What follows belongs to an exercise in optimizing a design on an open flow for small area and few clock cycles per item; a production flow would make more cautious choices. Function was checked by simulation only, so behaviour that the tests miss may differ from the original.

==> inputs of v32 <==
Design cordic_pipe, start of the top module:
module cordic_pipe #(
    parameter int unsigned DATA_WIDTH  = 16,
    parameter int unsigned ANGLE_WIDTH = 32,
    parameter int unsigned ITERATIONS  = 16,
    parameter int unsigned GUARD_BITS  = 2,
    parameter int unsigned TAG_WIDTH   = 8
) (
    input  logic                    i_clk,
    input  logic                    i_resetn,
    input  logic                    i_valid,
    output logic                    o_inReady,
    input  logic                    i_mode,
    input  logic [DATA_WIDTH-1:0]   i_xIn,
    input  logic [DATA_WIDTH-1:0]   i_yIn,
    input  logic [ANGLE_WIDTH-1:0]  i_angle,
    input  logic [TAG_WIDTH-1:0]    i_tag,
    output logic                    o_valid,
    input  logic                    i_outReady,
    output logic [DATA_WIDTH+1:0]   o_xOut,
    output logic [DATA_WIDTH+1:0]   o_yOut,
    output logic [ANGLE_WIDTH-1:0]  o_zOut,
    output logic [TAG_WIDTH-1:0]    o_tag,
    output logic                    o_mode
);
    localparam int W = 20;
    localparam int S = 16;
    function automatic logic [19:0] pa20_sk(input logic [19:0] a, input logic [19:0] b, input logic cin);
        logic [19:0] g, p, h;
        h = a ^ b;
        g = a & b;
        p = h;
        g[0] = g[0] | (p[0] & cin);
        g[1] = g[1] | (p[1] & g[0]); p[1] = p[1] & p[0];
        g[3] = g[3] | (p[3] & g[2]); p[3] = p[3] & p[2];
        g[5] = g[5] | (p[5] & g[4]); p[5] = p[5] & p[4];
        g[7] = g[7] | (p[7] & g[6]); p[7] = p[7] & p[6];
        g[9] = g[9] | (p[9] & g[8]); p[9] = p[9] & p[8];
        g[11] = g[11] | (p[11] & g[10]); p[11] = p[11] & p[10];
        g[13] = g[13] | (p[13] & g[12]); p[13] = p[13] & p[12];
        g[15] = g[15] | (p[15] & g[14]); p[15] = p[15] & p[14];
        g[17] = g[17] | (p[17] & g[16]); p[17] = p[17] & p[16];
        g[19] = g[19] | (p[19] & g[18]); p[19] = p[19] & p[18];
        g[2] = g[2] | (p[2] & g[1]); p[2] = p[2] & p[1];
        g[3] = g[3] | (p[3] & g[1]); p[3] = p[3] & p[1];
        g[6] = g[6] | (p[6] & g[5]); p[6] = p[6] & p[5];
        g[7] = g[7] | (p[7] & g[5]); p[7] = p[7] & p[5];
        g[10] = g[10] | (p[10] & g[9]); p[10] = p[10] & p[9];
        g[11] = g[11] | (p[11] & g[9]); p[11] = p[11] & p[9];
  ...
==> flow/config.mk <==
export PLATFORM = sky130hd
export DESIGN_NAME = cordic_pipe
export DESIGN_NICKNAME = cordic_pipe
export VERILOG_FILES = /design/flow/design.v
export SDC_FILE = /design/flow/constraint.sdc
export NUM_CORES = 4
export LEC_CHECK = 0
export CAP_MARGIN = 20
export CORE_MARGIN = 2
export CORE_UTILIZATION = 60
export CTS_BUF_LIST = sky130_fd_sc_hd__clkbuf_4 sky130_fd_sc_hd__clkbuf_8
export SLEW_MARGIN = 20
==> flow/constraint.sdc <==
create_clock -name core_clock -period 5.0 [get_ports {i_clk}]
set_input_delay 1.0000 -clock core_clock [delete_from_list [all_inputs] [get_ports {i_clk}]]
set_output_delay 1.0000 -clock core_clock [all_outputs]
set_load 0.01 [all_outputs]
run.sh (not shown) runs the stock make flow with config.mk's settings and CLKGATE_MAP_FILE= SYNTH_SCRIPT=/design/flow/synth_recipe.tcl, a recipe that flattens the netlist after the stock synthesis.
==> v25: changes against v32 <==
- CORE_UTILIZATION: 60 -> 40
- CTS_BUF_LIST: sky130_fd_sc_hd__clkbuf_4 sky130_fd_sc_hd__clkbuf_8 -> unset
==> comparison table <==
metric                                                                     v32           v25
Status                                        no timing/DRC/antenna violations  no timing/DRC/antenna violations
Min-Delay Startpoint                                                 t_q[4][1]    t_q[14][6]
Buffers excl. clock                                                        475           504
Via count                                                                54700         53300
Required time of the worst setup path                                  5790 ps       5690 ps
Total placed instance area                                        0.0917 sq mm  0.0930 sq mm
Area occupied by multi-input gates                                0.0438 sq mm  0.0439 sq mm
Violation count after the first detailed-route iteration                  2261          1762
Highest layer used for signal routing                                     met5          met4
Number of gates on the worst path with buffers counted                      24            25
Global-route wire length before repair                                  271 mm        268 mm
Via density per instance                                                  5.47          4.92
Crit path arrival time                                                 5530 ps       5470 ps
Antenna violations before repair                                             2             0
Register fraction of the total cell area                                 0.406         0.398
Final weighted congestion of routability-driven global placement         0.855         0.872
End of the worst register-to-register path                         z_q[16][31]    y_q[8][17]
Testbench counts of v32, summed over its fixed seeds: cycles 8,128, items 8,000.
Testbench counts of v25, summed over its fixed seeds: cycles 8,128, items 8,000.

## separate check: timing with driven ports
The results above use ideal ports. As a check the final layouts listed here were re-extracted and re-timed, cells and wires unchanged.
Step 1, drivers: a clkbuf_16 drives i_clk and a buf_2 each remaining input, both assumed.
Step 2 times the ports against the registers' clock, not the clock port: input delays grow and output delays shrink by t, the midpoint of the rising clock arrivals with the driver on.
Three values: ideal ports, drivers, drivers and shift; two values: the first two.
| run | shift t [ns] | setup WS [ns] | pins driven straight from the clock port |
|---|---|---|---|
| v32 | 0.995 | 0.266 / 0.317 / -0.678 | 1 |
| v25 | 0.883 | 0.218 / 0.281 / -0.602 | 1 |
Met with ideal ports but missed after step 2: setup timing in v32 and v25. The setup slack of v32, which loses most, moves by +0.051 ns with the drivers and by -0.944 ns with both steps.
____________________
Every record should be given again without alteration.

What follows belongs to an exercise in optimizing a design on an open flow for small area and few clock cycles per item; a production flow would make more cautious choices. Function was checked by simulation only, so behaviour that the tests miss may differ from the original.

==> inputs of v32 <==
Design cordic_pipe, start of the top module:
module cordic_pipe #(
    parameter int unsigned DATA_WIDTH  = 16,
    parameter int unsigned ANGLE_WIDTH = 32,
    parameter int unsigned ITERATIONS  = 16,
    parameter int unsigned GUARD_BITS  = 2,
    parameter int unsigned TAG_WIDTH   = 8
) (
    input  logic                    i_clk,
    input  logic                    i_resetn,
    input  logic                    i_valid,
    output logic                    o_inReady,
    input  logic                    i_mode,
    input  logic [DATA_WIDTH-1:0]   i_xIn,
    input  logic [DATA_WIDTH-1:0]   i_yIn,
    input  logic [ANGLE_WIDTH-1:0]  i_angle,
    input  logic [TAG_WIDTH-1:0]    i_tag,
    output logic                    o_valid,
    input  logic                    i_outReady,
    output logic [DATA_WIDTH+1:0]   o_xOut,
    output logic [DATA_WIDTH+1:0]   o_yOut,
    output logic [ANGLE_WIDTH-1:0]  o_zOut,
    output logic [TAG_WIDTH-1:0]    o_tag,
    output logic                    o_mode
);
    localparam int W = 20;
    localparam int S = 16;
    function automatic logic [19:0] pa20_sk(input logic [19:0] a, input logic [19:0] b, input logic cin);
        logic [19:0] g, p, h;
        h = a ^ b;
        g = a & b;
        p = h;
        g[0] = g[0] | (p[0] & cin);
        g[1] = g[1] | (p[1] & g[0]); p[1] = p[1] & p[0];
        g[3] = g[3] | (p[3] & g[2]); p[3] = p[3] & p[2];
        g[5] = g[5] | (p[5] & g[4]); p[5] = p[5] & p[4];
        g[7] = g[7] | (p[7] & g[6]); p[7] = p[7] & p[6];
        g[9] = g[9] | (p[9] & g[8]); p[9] = p[9] & p[8];
        g[11] = g[11] | (p[11] & g[10]); p[11] = p[11] & p[10];
        g[13] = g[13] | (p[13] & g[12]); p[13] = p[13] & p[12];
        g[15] = g[15] | (p[15] & g[14]); p[15] = p[15] & p[14];
        g[17] = g[17] | (p[17] & g[16]); p[17] = p[17] & p[16];
        g[19] = g[19] | (p[19] & g[18]); p[19] = p[19] & p[18];
        g[2] = g[2] | (p[2] & g[1]); p[2] = p[2] & p[1];
        g[3] = g[3] | (p[3] & g[1]); p[3] = p[3] & p[1];
        g[6] = g[6] | (p[6] & g[5]); p[6] = p[6] & p[5];
        g[7] = g[7] | (p[7] & g[5]); p[7] = p[7] & p[5];
        g[10] = g[10] | (p[10] & g[9]); p[10] = p[10] & p[9];
        g[11] = g[11] | (p[11] & g[9]); p[11] = p[11] & p[9];
  ...
==> flow/config.mk <==
export PLATFORM = sky130hd
export DESIGN_NAME = cordic_pipe
export DESIGN_NICKNAME = cordic_pipe
export VERILOG_FILES = /design/flow/design.v
export SDC_FILE = /design/flow/constraint.sdc
export NUM_CORES = 4
export LEC_CHECK = 0
export CAP_MARGIN = 20
export CORE_MARGIN = 2
export CORE_UTILIZATION = 60
export CTS_BUF_LIST = sky130_fd_sc_hd__clkbuf_4 sky130_fd_sc_hd__clkbuf_8
export SLEW_MARGIN = 20
==> flow/constraint.sdc <==
create_clock -name core_clock -period 5.0 [get_ports {i_clk}]
set_input_delay 1.0000 -clock core_clock [delete_from_list [all_inputs] [get_ports {i_clk}]]
set_output_delay 1.0000 -clock core_clock [all_outputs]
set_load 0.01 [all_outputs]
run.sh (not shown) runs the stock make flow with config.mk's settings and CLKGATE_MAP_FILE= SYNTH_SCRIPT=/design/flow/synth_recipe.tcl, a recipe that flattens the netlist after the stock synthesis.
==> v25: changes against v32 <==
- CORE_UTILIZATION: 60 -> 40
- CTS_BUF_LIST: sky130_fd_sc_hd__clkbuf_4 sky130_fd_sc_hd__clkbuf_8 -> unset
==> comparison table <==
metric                                                                     v32           v25
Status                                        no timing/DRC/antenna violations  no timing/DRC/antenna violations
Min-Delay Startpoint                                                 t_q[4][1]    t_q[14][6]
Buffers excl. clock                                                        475           504
Via count                                                                54700         53300
Required time of the worst setup path                                  5790 ps       5690 ps
Total placed instance area                                        0.0917 sq mm  0.0930 sq mm
Area occupied by multi-input gates                                0.0438 sq mm  0.0439 sq mm
Violation count after the first detailed-route iteration                  2261          1762
Highest layer used for signal routing                                     met5          met4
Number of gates on the worst path with buffers counted                      24            25
Global-route wire length before repair                                  271 mm        268 mm
Via density per instance                                                  5.47          4.92
Crit path arrival time                                                 5530 ps       5470 ps
Antenna violations before repair                                             2             0
Register fraction of the total cell area                                 0.406         0.398
Final weighted congestion of routability-driven global placement         0.855         0.872
End of the worst register-to-register path                         z_q[16][31]    y_q[8][17]
Testbench counts of v32, summed over its fixed seeds: cycles 8,128, items 8,000.
Testbench counts of v25, summed over its fixed seeds: cycles 8,128, items 8,000.

## separate check: timing with driven ports
The results above use ideal ports. As a check the final layouts listed here were re-extracted and re-timed, cells and wires unchanged.
Step 1, drivers: a clkbuf_16 drives i_clk and a buf_2 each remaining input, both assumed.
Step 2 times the ports against the registers' clock, not the clock port: input delays grow and output delays shrink by t, the midpoint of the rising clock arrivals with the driver on.
Three values: ideal ports, drivers, drivers and shift; two values: the first two.
| run | shift t [ns] | setup WS [ns] | pins driven straight from the clock port |
|---|---|---|---|
| v32 | 0.995 | 0.266 / 0.317 / -0.678 | 1 |
| v25 | 0.883 | 0.218 / 0.281 / -0.602 | 1 |
Met with ideal ports but missed after step 2: setup timing in v32 and v25. The setup slack of v32, which loses most, moves by +0.051 ns with the drivers and by -0.944 ns with both steps.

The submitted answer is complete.